To counter these weaknesses, and to capitalise on our strengths, the Department of Science and Technology has designed the centre of competence model, which will provide what we call "glue funding" to bring together industry, academic and research and development institutions with the specific aim of collaborating on technology development and commercialisation. The centres of competence will bring together complementary expertise and capabilities, including patents, people, skills and infrastructure, together with knowledge of the markets. The Department has already conceptualised centres of competence in the areas of biotechnology and health; drug discovery for diseases such as TB and malaria; titanium beneficiation; fluorochemicals; and hydrogen and fuel cells – all in line with national strategies. And there are more on the way.
The CoC programme will be managed under the TIA umbrella, and is regarded as one of our innovative programmes to foster collaboration between industry, and academic and research organisations, and so fast-track the rate of commercialisation of technologies that have the potential to make an economic or social impact in our country.
The CoC programme will also facilitate the mechanism for international technology development cooperation, especially with imported technologies, where it is believed that our country can build on or improve on existing international knowledge.
The key to the success of the CoC programme is the ongoing development of the skills of our people, especially the youth, and particularly in the areas of science, engineering and technology. This is why one of the funding conditions for the CoCs is the development of skills applicable to the centre's specific technology area.
You will gather from these developments that the DST attaches enormous importance to the concept of innovation, and the principle of always searching for better ways of doing things. And that is why we are so interested in events like this. The organisers of this conference also see a need to promote collaboration between industry, and academic and research institutions, with particular reference to the need for innovation and entrepreneurship to address the developmental challenges faced by the nation.

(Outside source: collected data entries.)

--- src/rtl/mmu_ctl_field.sv ---
module mmu_ctl_field #(
  parameter int           W    = 32,
  parameter logic [W-1:0] KEEP = '1
) (
  input  logic         clk,
  input  logic         rst_n,
  input  logic         wr_en,
  input  logic [W-1:0] wdata,
  output logic [W-1:0] q
);

  logic [W-1:0] q_d;

  always_comb begin
    q_d = q;
    if (wr_en) q_d = wdata & KEEP;
  end

  always_ff @(posedge clk or negedge rst_n) begin
    if (!rst_n)     q <= '0;
    else if (wr_en) q <= q_d;
  end

  // a write lands as the data restricted to the kept bits
  assert_write_kept_bits_R6: assert property (@(posedge clk) disable iff (!rst_n)
    wr_en |=> (q == ($past(wdata) & KEEP)));

  assert_hold_no_write_R7: assert property (@(posedge clk) disable iff (!rst_n)
    !wr_en |=> $stable(q));

endmodule

--- src/rtl/mmu_ctl_maint.sv ---
module mmu_ctl_maint #(
  parameter int ASID_W = 8
) (
  input  logic              clk,
  input  logic              rst_n,
  input  logic              wr_ctl,
  input  logic              inv_bit,
  input  logic              wr_pteh,
  input  logic [ASID_W-1:0] new_asid,
  input  logic [ASID_W-1:0] cur_asid,
  output logic              inval_pulse,
  output logic              flush_pulse
);

  logic inval_d;
  logic flush_d;

  always_comb begin
    inval_d = wr_ctl && inv_bit;
    flush_d = wr_pteh && (new_asid != cur_asid);
  end

  always_ff @(posedge clk or negedge rst_n) begin
    if (!rst_n) begin
      inval_pulse <= 1'b0;
      flush_pulse <= 1'b0;
    end else begin
      inval_pulse <= inval_d;
      flush_pulse <= flush_d;
    end
  end

  assert_inval_follows_write_R2: assert property (@(posedge clk) disable iff (!rst_n)
    (wr_ctl && inv_bit) |=> inval_pulse);

  assert_inval_has_cause_R2: assert property (@(posedge clk) disable iff (!rst_n)
    inval_pulse |-> $past(wr_ctl));

  assert_flush_on_asid_change_R3: assert property (@(posedge clk) disable iff (!rst_n)
    (wr_pteh && (new_asid != cur_asid)) |=> flush_pulse);

  assert_no_flush_same_asid_R3: assert property (@(posedge clk) disable iff (!rst_n)
    (wr_pteh && (new_asid == cur_asid)) |=> !flush_pulse);

  assert_flush_has_cause_R3: assert property (@(posedge clk) disable iff (!rst_n)
    flush_pulse |-> $past(wr_pteh));

endmodule

--- src/rtl/mmu_ctl_regfile.sv ---
module mmu_ctl_regfile
  import mmu_ctl_pkg::*;
#(
  parameter int ADDR_W = 8
) (
  input  logic              clk,
  input  logic              rst_n,
  input  logic              bus_valid,
  input  logic              bus_write,
  input  logic [ADDR_W-1:0] bus_addr,
  input  logic [1:0]        bus_size,
  input  logic [31:0]       bus_wdata,
  output logic [31:0]       bus_rdata,
  output logic              bus_err,
  output logic [31:0]       mmu_ctl_q,
  output logic [31:0]       pte_hi_q,
  output logic [31:0]       pte_lo_q,
  output logic [31:0]       pte_assist_q,
  output logic [31:0]       tbl_base_q,
  output logic [31:0]       fault_addr_q,
  output logic [31:0]       trap_code_q,
  output logic [31:0]       exc_code_q,
  output logic [31:0]       irq_code_q,
  output logic              tlb_inval_pulse,
  output logic              tlb_flush_pulse
);

  localparam int IDX_W  = ADDR_W - 2;
  localparam int FLAT_W = NREG * DATA_W;

  logic              rst_sync_n;
  logic [NREG-1:0]   wr_sel;
  logic              rd_ok;
  logic [IDX_W-1:0]  rd_idx;
  logic [DATA_W-1:0] regq [NREG];
  logic [FLAT_W-1:0] all_q;

  mmu_ctl_rst_sync u_rst (
    .clk        (clk),
    .rst_n      (rst_n),
    .rst_sync_n (rst_sync_n)
  );

  mmu_ctl_decode #(.ADDR_W(ADDR_W), .N(NREG)) u_dec (
    .valid  (bus_valid),
    .write  (bus_write),
    .addr   (bus_addr),
    .size   (bus_size),
    .wr_sel (wr_sel),
    .rd_ok  (rd_ok),
    .rd_idx (rd_idx),
    .err    (bus_err)
  );

  for (genvar i = 0; i < NREG; i++) begin : g_reg
    mmu_ctl_field #(.W(DATA_W), .KEEP(keep_mask(i))) u_fld (
      .clk   (clk),
      .rst_n (rst_sync_n),
      .wr_en (wr_sel[i]),
      .wdata (bus_wdata),
      .q     (regq[i])
    );
    assign all_q[i*DATA_W +: DATA_W] = regq[i];
  end

  mmu_ctl_maint #(.ASID_W(ASID_W)) u_maint (
    .clk         (clk),
    .rst_n       (rst_sync_n),
    .wr_ctl      (wr_sel[IDX_CTL]),
    .inv_bit     (bus_wdata[INV_BIT]),
    .wr_pteh     (wr_sel[IDX_PTEH]),
    .new_asid    (bus_wdata[ASID_W-1:0]),
    .cur_asid    (regq[IDX_PTEH][ASID_W-1:0]),
    .inval_pulse (tlb_inval_pulse),
    .flush_pulse (tlb_flush_pulse)
  );

  always_comb begin
    bus_rdata = '0;
    for (int i = 0; i < NREG; i++) begin
      if (rd_ok && (rd_idx == IDX_W'(i))) bus_rdata = regq[i];
    end
  end

  assign mmu_ctl_q    = regq[IDX_CTL];
  assign pte_hi_q     = regq[IDX_PTEH];
  assign pte_lo_q     = regq[IDX_PTEL];
  assign tbl_base_q   = regq[IDX_TTB];
  assign fault_addr_q = regq[IDX_FAULT];
  assign trap_code_q  = regq[IDX_TRAP];
  assign exc_code_q   = regq[IDX_EXC];
  assign irq_code_q   = regq[IDX_IRQ];
  assign pte_assist_q = regq[IDX_PTEA];

  assert_inval_never_stored_R2: assert property (@(posedge clk) disable iff (!rst_sync_n)
    mmu_ctl_q[INV_BIT] == 1'b0);

  assert_err_no_update_R8: assert property (@(posedge clk) disable iff (!rst_sync_n)
    bus_err |=> ($stable(all_q) && !tlb_inval_pulse && !tlb_flush_pulse));

  assert_single_write_sel_R9: assert property (@(posedge clk) disable iff (!rst_sync_n)
    $onehot0(wr_sel));

  assert_read_no_pulse_R7: assert property (@(posedge clk) disable iff (!rst_sync_n)
    (bus_valid && !bus_write) |=> (!tlb_inval_pulse && !tlb_flush_pulse));

endmodule
==> src/rtl/spi_rsp_pkg.sv <==
package spi_rsp_pkg;

    localparam int BYTE_W = 8;

    localparam logic [BYTE_W-1:0] OP_BLK_RD     = 8'hC2;
    localparam logic [BYTE_W-1:0] OP_REG_RD     = 8'hC4;
    localparam logic [BYTE_W-1:0] OP_CTL_STOP   = 8'hC5;
    localparam logic [BYTE_W-1:0] OP_CTL_AGAIN  = 8'hC6;
    localparam logic [BYTE_W-1:0] OP_BLK_RD_EXT = 8'hC8;
    localparam logic [BYTE_W-1:0] OP_WORD_RD    = 8'hCA;
    localparam logic [BYTE_W-1:0] OP_CTL_RESET  = 8'hCF;

    localparam logic [BYTE_W-1:0] STATUS_GOOD = 8'h00;
    localparam logic [3:0]        HDR_NIBBLE  = 4'hF;

    typedef enum logic [3:0] {
        ST_IDLE,
        ST_SKIP,
        ST_ECHO,
        ST_STAT,
        ST_HDR,
        ST_DATA,
        ST_CRC,
        ST_PASS,
        ST_FAIL
    } rsp_state_t;

    typedef enum logic [1:0] {
        CK_PLAIN,
        CK_CTRL,
        CK_BLOCK_RD,
        CK_WORD_RD
    } cmd_kind_t;

endpackage

==> src/rtl/spi_rsp_opdecode.sv <==
module spi_rsp_opdecode
    import spi_rsp_pkg::*;
(
    input  logic [BYTE_W-1:0] op,
    output cmd_kind_t         kind
);

    always_comb begin
        unique case (op)
            OP_CTL_RESET, OP_CTL_STOP, OP_CTL_AGAIN: kind = CK_CTRL;
            OP_BLK_RD, OP_BLK_RD_EXT:                kind = CK_BLOCK_RD;
            OP_REG_RD, OP_WORD_RD:                   kind = CK_WORD_RD;
            default:                                 kind = CK_PLAIN;
        endcase
    end

endmodule

==> src/rtl/spi_rsp_budget.sv <==
module spi_rsp_budget #(
    parameter int LIMIT = 10
) (
    input  logic clk,
    input  logic rst_n,
    input  logic clr,
    input  logic miss,
    output logic exhausted
);

    localparam int CW = $clog2(LIMIT + 1);
    localparam logic [CW-1:0] LIM = CW'(LIMIT);

    logic [CW-1:0] cnt_q;

    always_ff @(posedge clk) begin
        if (!rst_n || clr) begin
            cnt_q <= '0;
        end else if (miss && (cnt_q != LIM)) begin
            cnt_q <= cnt_q + 1'b1;
        end
    end

    assign exhausted = (cnt_q == LIM);

endmodule

==> src/rtl/spi_rsp_word_asm.sv <==
module spi_rsp_word_asm
    import spi_rsp_pkg::*;
#(
    parameter int NBYTES = 4
) (
    input  logic                     clk,
    input  logic                     rst_n,
    input  logic                     clr,
    input  logic                     take,
    input  logic [BYTE_W-1:0]        din,
    output logic [NBYTES*BYTE_W-1:0] word,
    output logic                     last
);

    localparam int IW = (NBYTES > 1) ? $clog2(NBYTES) : 1;
    localparam logic [IW-1:0] LAST_IDX = IW'(NBYTES - 1);

    logic [IW-1:0] idx_q;

    always_ff @(posedge clk) begin
        if (!rst_n || clr) begin
            idx_q <= '0;
        end else if (take && (idx_q != LAST_IDX)) begin
            idx_q <= idx_q + 1'b1;
        end
    end

    assign last = (idx_q == LAST_IDX);

    for (genvar g = 0; g < NBYTES; g++) begin : g_lane
        logic [BYTE_W-1:0] lane_q;
        always_ff @(posedge clk) begin
            if (!rst_n) begin
                lane_q <= '0;
            end else if (take && (idx_q == IW'(g))) begin
                lane_q <= din;
            end
        end
        assign word[g*BYTE_W +: BYTE_W] = lane_q;
    end

endmodule

==> src/rtl/spi_rsp_check.sv <==
module spi_rsp_check
    import spi_rsp_pkg::*;
#(
    parameter int RETRY_LIMIT = 10,
    parameter int WORD_BYTES  = 4,
    parameter int CRC_BYTES   = 2
) (
    input  logic                         clk,
    input  logic                         rst_n,
    input  logic                         start,
    input  logic [BYTE_W-1:0]            opcode,
    input  logic                         crc_en,
    input  logic                         rx_valid,
    input  logic [BYTE_W-1:0]            rx_byte,
    output logic                         done,
    output logic                         ok,
    output logic                         fail,
    output logic [WORD_BYTES*BYTE_W-1:0] rdata
);

    localparam int KW = (CRC_BYTES > 1) ? $clog2(CRC_BYTES) : 1;
    localparam logic [KW-1:0] CRC_LAST = KW'(CRC_BYTES - 1);

    rsp_state_t        state_q, state_d;
    logic [BYTE_W-1:0] op_q;
    cmd_kind_t         kind_q, kind_d;
    logic              crc_q;
    logic [KW-1:0]     crc_idx_q;

    logic hit_echo, hit_stat, hit_hdr;
    logic searching, miss, exhausted, budget_clr;
    logic data_take, data_last;

    spi_rsp_opdecode u_dec (
        .op   (opcode),
        .kind (kind_d)
    );

    assign hit_echo = (rx_byte == op_q);
    assign hit_stat = (rx_byte == STATUS_GOOD);
    assign hit_hdr  = (rx_byte[BYTE_W-1 -: 4] == HDR_NIBBLE);

    always_comb begin
        searching = 1'b0;
        miss      = 1'b0;
        unique case (state_q)
            ST_ECHO: begin searching = 1'b1; miss = rx_valid && !hit_echo; end
            ST_STAT: begin searching = 1'b1; miss = rx_valid && !hit_stat; end
            ST_HDR:  begin searching = 1'b1; miss = rx_valid && !hit_hdr;  end
            default: begin searching = 1'b0; miss = 1'b0;                  end
        endcase
    end

    assign budget_clr = !searching || (state_d != state_q);

    spi_rsp_budget #(.LIMIT(RETRY_LIMIT)) u_budget (
        .clk       (clk),
        .rst_n     (rst_n),
        .clr       (budget_clr),
        .miss      (miss),
        .exhausted (exhausted)
    );

    assign data_take = (state_q == ST_DATA) && rx_valid;

    spi_rsp_word_asm #(.NBYTES(WORD_BYTES)) u_word (
        .clk   (clk),
        .rst_n (rst_n),
        .clr   (state_q != ST_DATA),
        .take  (data_take),
        .din   (rx_byte),
        .word  (rdata),
        .last  (data_last)
    );

    // next-state logic
    always_comb begin
        state_d = state_q;
        unique case (state_q)
            ST_IDLE: begin
                if (start) state_d = (kind_d == CK_CTRL) ? ST_SKIP : ST_ECHO;
            end
            ST_SKIP: begin
                if (rx_valid) state_d = ST_ECHO;
            end
            ST_ECHO: begin
                if (rx_valid) begin
                    if (hit_echo)       state_d = ST_STAT;
                    else if (exhausted) state_d = ST_FAIL;
                end
            end
            ST_STAT: begin
                if (rx_valid) begin
                    if (hit_stat) begin
                        state_d = (kind_q == CK_BLOCK_RD || kind_q == CK_WORD_RD)
                                  ? ST_HDR : ST_PASS;
                    end else if (exhausted) begin
                        state_d = ST_FAIL;
                    end
                end
            end
            ST_HDR: begin
                if (rx_valid) begin
                    if (hit_hdr)        state_d = (kind_q == CK_WORD_RD) ? ST_DATA : ST_PASS;
                    else if (exhausted) state_d = ST_FAIL;
                end
            end
            ST_DATA: begin
                if (rx_valid && data_last) begin
                    state_d = (crc_q && CRC_BYTES > 0) ? ST_CRC : ST_PASS;
                end
            end
            ST_CRC: begin
                if (rx_valid && (crc_idx_q == CRC_LAST)) state_d = ST_PASS;
            end
            ST_PASS: state_d = ST_IDLE;
            ST_FAIL: state_d = ST_IDLE;
            default: state_d = ST_IDLE;
        endcase
    end

    // state register and per-transaction context
    always_ff @(posedge clk) begin
        if (!rst_n) begin
            state_q   <= ST_IDLE;
            op_q      <= '0;
            kind_q    <= CK_PLAIN;
            crc_q     <= 1'b0;
            crc_idx_q <= '0;
        end else begin
            state_q <= state_d;
            if (state_q == ST_IDLE && start) begin
                op_q   <= opcode;
                kind_q <= kind_d;
                crc_q  <= crc_en;
            end
            if (state_q != ST_CRC) begin
                crc_idx_q <= '0;
            end else if (rx_valid && crc_idx_q != CRC_LAST) begin
                crc_idx_q <= crc_idx_q + 1'b1;
            end
        end
    end

    // outputs
    always_comb begin
        done = (state_q == ST_PASS) || (state_q == ST_FAIL);
        ok   = (state_q == ST_PASS);
        fail = (state_q == ST_FAIL);
    end

endmodule

==> config.mk <==
export PLATFORM = sky130hd
export DESIGN_NAME = spi_rsp_check
export DESIGN_NICKNAME = d
export VERILOG_FILES = /design/src/rtl/spi_rsp_pkg.sv /design/src/rtl/spi_rsp_opdecode.sv /design/src/rtl/spi_rsp_budget.sv /design/src/rtl/spi_rsp_word_asm.sv /design/src/rtl/spi_rsp_check.sv
export SDC_FILE = /design/constraint.sdc
export NUM_CORES = 1
export LEC_CHECK = 0
export CAP_MARGIN = 0
export CELL_PAD_IN_SITES_DETAIL_PLACEMENT = 1
export CELL_PAD_IN_SITES_GLOBAL_PLACEMENT = 1
export CORE_UTILIZATION = 25
export CTS_CLUSTER_DIAMETER = 40
export DETAILED_ROUTE_END_ITERATION = 8
export DONT_BUFFER_PORTS = 1
export PLACE_DENSITY_LB_ADDON = 0.1
export SYNTH_ARGS = -nofsm -noshare
export SYNTH_HDL_FRONTEND = slang
export SYNTH_SLANG_ARGS = --single-unit
==> constraint.sdc <==
create_clock -name clk -period 5.1 [get_ports clk]
set_input_delay 0.255 -clock clk [delete_from_list [all_inputs] [get_ports clk]]
set_output_delay 0.255 -clock clk [all_outputs]
set_load 0.005 [all_outputs]
# Yosys cells after proc, flatten, opt, wreduce, memory -nomap -nowiden
# Index checks and enable logic that the tools add are counted.
# Widths: inputs -> output; s select.
[op_classes]
n_addsub = 3
multipliers = 0
div_mod_pow = 0
n_lt_le_gt_ge = 0
n_eq_ne = 29
shifts = 0
n_mux = 19
n_bitwise = 2
n_reduce_logical = 32
[op_table]
columns = ["operator", "count"]
rows = [
  ["$eq 8x8->1 const B", 7],
  ["$mux 4", 11],
  ["$pmux 4 s7", 1],
  ["$eq 4x3->1 const B", 4],
  ["$logic_and 1x1->1", 14],
  ["$eq 4x4->1 const B", 3],
  ["$eq 2x2->1 const B", 4],
  ["$eq 4x2->1 const B", 2],
  ["$eq 8x8->1", 1],
  ["$logic_not 8->1", 1],
  ["$ne 4x3->1 const B", 2],
  ["$mux 2", 3],
  ["$pmux 2 s3", 1],
  ["$reduce_or 2->1", 3],
  ["$reduce_or 3->1", 2],
  ["$logic_not 1->1", 5],
  ["$logic_or 1x1->1", 5],
  ["$add 4x1->4 const B", 1],
  ["$eq 2x1->1 const B", 2],
  ["$eq 4x1->1 const B", 1],
  ["$logic_not 4->1", 1],
  ["$ne 4x4->1", 1],
  ["$ne 4x4->1 const B", 1],
  ["$pmux 1 s3", 1],
  ["6 further kinds", 8],
]
[word_totals]
reg_bits = 54
latchBits = 0
ram_bits = 0
romBits = 0
out_inout_bits = 35
n_memories = 0

# Longest topological paths before layout
# Gate-level depths: netlist (run 1).
[logic_depth]
depth_word = 10
depth_mapped = 8

# Cells and area by module
# A second synthesis (run 1) with hierarchy kept.
[hier_totals]
cells_unflattened = 315
hier_area_um2 = 2707.6
[modules_own_cells]
columns = ["mod", "n_inst", "cells_each", "area_per_inst_um2", "seq_area_each_um2"]
rows = [
  ["spi_rsp_word_asm", 1, 157, 1402.6, 680.7],
  ["spi_rsp_check", 1, 125, 1021.0, 320.3],
  ["spi_rsp_budget", 1, 23, 219.0, 80.1],
  ["spi_rsp_opdecode", 1, 10, 65.1, 0.0],
]

# Worst setup path before layout (run 1)
# OpenSTA, ideal clock, no wires.
[synth_timing]
kind = "reg2reg"
startpoint = "register state_q[1]"
endpoint = "register u_budget.cnt_q[0]"
setup_time_ns = 0.112
arrival_ns = 1.706
required_ns = 4.988
slack_ns = 3.282
stages_incl_launch_ff = 7
period_less_slack_ns = 1.818
path_cell_list = "dfxtp_1 clkbuf_1 and4bb_2 a21bo_1 o22ai_1 or3_4 a2111oi_1"
[synth_via]
elab_chain_cells = 7
word_cells_on_any_way = 27
classes_between = "7 x eq/ne; 14 x mux; 6 x reduce/logical"
[synth_rtl]
columns = ["item", "line_no", "rtl"]
rows = [
  ["start, declared", "spi_rsp_check.sv:24", "rsp_state_t state_q, state_d;"],
  ["start signal, assigned", "spi_rsp_check.sv:131", "state_q <= state_d;"],
  ["$mux 4", "spi_rsp_check.sv:89, spi_rsp_check.sv:97, spi_rsp_check.sv:105", ""],
  ["$mux 4, on equally long branches", "spi_rsp_check.sv:104, spi_rsp_check.sv:88, spi_rsp_check.sv:94", ""],
  ["$mux 4, on equally long branches", "spi_rsp_check.sv:103, spi_rsp_check.sv:87, spi_rsp_check.sv:93", ""],
  ["$pmux 4 s7", "spi_rsp_check.sv:79", "unique case (state_q)"],
  ["$ne 4x4->1", "spi_rsp_check.sv:54", "assign budget_clr = !searching || (state_d != state_q);"],
  ["$logic_or 1x1->1", "spi_rsp_check.sv:54", ""],
  ["$logic_or 1x1->1", "spi_rsp_budget.sv:17", "if (!rst_n || clr) begin"],
  ["end signal, assigned", "spi_rsp_budget.sv:20", "cnt_q <= cnt_q + 1'b1;"],
  ["end, declared", "spi_rsp_budget.sv:14", "logic [CW-1:0] cnt_q;"],
]
# Several ways; a longest one is shown, not always the timed one.
# A chain may end at the register's enable or synchronous reset.

# Worst setup path in the final report (run 1)
[layout_timing]
startpoint = "register state_q[1]"
endpoint = "register u_budget.cnt_q[1]"
# The elaborated chain is that of the path after synthesis.

==> results of run 1 <==
-- layout make-up --
cell class | instances | area, um^2
Clock buffer | 5 | 68.8
Clock inverter | 2 | 15.0
Fill cell | 1277 | 7890
Inverter | 8 | 30.0
Multi-Input combinational cell | 258 | 1580
Sequential cell | 54 | 1080
Tap cell | 140 | 175
Timing Repair Buffer | 1 | 7.51
-- sequential cells by signal, summed over array words and instances, names as in the netlist --
| register | cells |
|---|---|
| crc_q | 1 |
| u_budget.cnt_q | 4 |
| state_q | 4 |
| crc_idx_q | 1 |
| u_word.g_lane.lane_q | 32 |
| kind_q | 2 |
| u_word.idx_q | 2 |
| op_q | 8 |
-- metal layers --
layer	track usage, %	routed length [um]	vias up
met3	2.97	366	6
met4	3.52	84	0
met1	20.5	4060	1107
met2	23.4	3710	43
li1	-	-	1159
met5	0	0	-
-- placed cells by master, fill, tap and decap left out, types with 3 or more instances in the layout --
cell type   n
nor2_1     13
a21boi_0   31
mux2i_1     3
a21boi_1   11
clkbuf_8    5
inv_1       8
and3_1      4
xor2_1     10
nor3_1      5
a31oi_1     3
a2111oi_1   4
nor2b_1     4
nand2_1    71
o21ai_0     7
dfxtp_1    54
xnor2_1     4
nand4_1     5
ha_1        6
nand3_1    41
a21oi_1     5
-- through the flow --
step                      area, um^2  std cells  setup slack, ns  power [mW]
after global placement          2870        461             2.68       0.487
after CTS                       2950        468             2.54       0.738
final                           2950        468             2.56       0.721
after global routing            2950        468             2.29       0.757
after floorplan                 2790        344             3.28       0.487
after detailed placement        2870        461             2.55       0.487
-- how the worst max path moves through the flow --
stage                     from  depth (start not counted)                 to
finish              state_q[1]                          5  u_budget.cnt_q[1]
global route        state_q[1]                          5  u_budget.cnt_q[1]
CTS                 state_q[1]                          5  u_budget.cnt_q[1]
detailed placement  state_q[1]                          5  u_budget.cnt_q[0]
global placement    state_q[1]                          5  u_budget.cnt_q[3]
floorplan           state_q[1]                          6  u_budget.cnt_q[0]
-- power breakdown --
part | total, mW | internal [mW] | switching [mW]
Sequential | 0.434 | 0.427 | 0.00686
Clock | 0.244 | 0.0943 | 0.150
Combinational | 0.0429 | 0.0203 | 0.0227
-- kinds of logic (layout without fill, tap and decap cells) --
kind of cell | count (synthesis) | after routing
AOI/OAI and AO/OA | 71 | 71
xor gates and xnor gates | 14 | 14
adders and majority gates | 6 | 6
buffers and inverters | 32 | 16
DFF | 54 | 54
muxes | 4 | 4
and+or+nand+nor | 163 | 163
-- worst max-delay path: stages (launching register included) --
cell and delay, ns:
dfxtp_1 0.71, nor2_1 0.22, nand3_1 0.51, o32ai_1 0.19, or3_4 0.43, a2111oi_1 0.38
==> metrics.txt, run 1 <==
outcome=finished, final reports clean; CTS Root Cell=clkbuf_8; Reg-to-Reg Start=state_q[1]; RSZ-0062 raised after global routing=false; Util after Layout=27.2%; Clock Pin Slew Worst Setup and Hold Paths=0.10 ns; f_max=0.394 GHz; Post-Synth XOR/XNOR Area=4.40%; Synth Area in Simple Gates=29.1%; Synth Area in Compound Gates=18.6%; R2R cell count=5; worst path arrival time=2.75 ns; mapped cell area=2790 um^2; setup TNS=0 ns; Die Span X=108 um; share of the yosys chip area belonging to registers=38.8%; Hold Violations, Final=0; htree depth=2; most common cell in the synthesized netlist=nand2_1; mux share of post-synthesis cell area=1.48%; Post-synth EDFFs=0; Post-CTS Setup Repair Bufs=0; DR iter-0 viols=87; cell count after synthesis=344; Total Routed Length=8220 um; syn_area_per_cell=8.10 um^2; syn nets=371; Initial Util=25.7%; die area=11600 um^2; Worst Clk Skew=0.00950 ns; Final #Nets=355; Worst Path Max Fanout=18; Hold Path Origin=rst_n; DR vias/cell=4.95; DRC Markers=0; Area growth syn-to-layout=5.97%; max_cap viols=0; TritonCTS Buffers=5; CTS Hold Buffers Added=0; Port Buffer Count=0; first-pass GRT wire length=13100 um; worst endpoint required time=5.31 ns; Die H=108 um; DRT antenna net count=0; crit path capture type=flop; post-synthesis register bit count=54; fin crit period=2.54 ns; P per Cell Area=244 nW/um^2; cts repair resizes=0; dominant synthesized flop cell=dfxtp_1; hold depth=1; Final Cycle Share=49.8%; synth warn=0; area leader, netlist=dfxtp_1; WHS Endpoint=state_q[3]; CTS tree=done; post-DR wirelength/cell=17.6 um; CP startpoint kind=flop; GRT Total Usage=14.8%; largest family of logic cells by synthesized area=simple AND/OR/NAND/NOR gates; Hold Slack=0.0674 ns; HPWL Detailed=5830 um; Clock Latency Late Sink=0.32 ns; GRT overflow=0; Longest Clk Path Bufs=2; VDD IR max=0.115 mV; vias in the first global route=2310; DRT Pass-1 Iters=4; Distinct cells, synth=48; Worst Hold Class=in -> reg; Ports=56; relative slew slack=51.8%; Placer Congestion=0.705; Post-synth top cells=71 x nand2_1, 54 x dfxtp_1, 41 x nand3_1; fin. max-slew vios=0; Async S/R FF share, synth=0%; Synth top area share=38.8%; slew at the pin with the worst max-slew slack=0.713 ns; core area=10800 um^2; reg2reg setup slack=2.56 ns; Adder-Cell Fraction of Synth Area=2.69%; share of cells above drive strength 1=5.18%; Clock Sinks=54; antenna violations before repair=0; n_diodes=0; routed vias=2315; # rows=38; final setup violating endpoints=0; Synth area leaders=dfxtp_1 39%, nand2_1 9.6%, a21boi_0 8.4%; largest net degree at the start of global routing=50; worst flop-to-flop path endpoint=u_budget.cnt_q[1]; Pleak=0.955 nW; critical path class=reg -> reg
No activity file was read; power rests on OpenSTA's default activity.
==> run 2: changes to the inputs <==
==> constraint.sdc (replaced) <==
create_clock -name clk -period 2.6 [get_ports clk]
set_input_delay 0.13 -clock clk [delete_from_list [all_inputs] [get_ports clk]]
set_output_delay 0.13 -clock clk [all_outputs]
set_load 0.005 [all_outputs]
==> run 2 against run 1 <==
Sequential share of layout area decreased by 3.3 points. Fmax increased by 16%. Global-route usage increased by 1.2 points. Count of clock-buffer cells in the layout stayed put. Worst setup slack got worse by 2.1 ns. Register-to-register slack got worse by 2.1 ns. Utilization is 2.7 points higher. Non-clock buffer count increased by 28. Clock power up 140%. Combinational power grew to 3.2 times the previous value. Critical endpoint is now u_budget.cnt_q[3].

This event is the first of its kind in South Africa, and I sincerely hope it will not be the last. The Development Bank is to be congratulated on its prescience, and on the fact that it is hosting this event in parallel with Global Entrepreneurship Week, which is being marked in a number of countries at the same time. The Global Entrepreneurship movement was inspired by the success of Enterprise Week, which started in the United Kingdom in 2004, and has been running successfully ever since.
Apart from anything else, this means that we are not alone in recognising the value of encouraging original thinking by talented minds to confront known problems, with a view not only to solving these problems, but also to establishing viable enterprises, ideally with export potential, on the strength of the solutions, thus creating jobs for a skilled workforce.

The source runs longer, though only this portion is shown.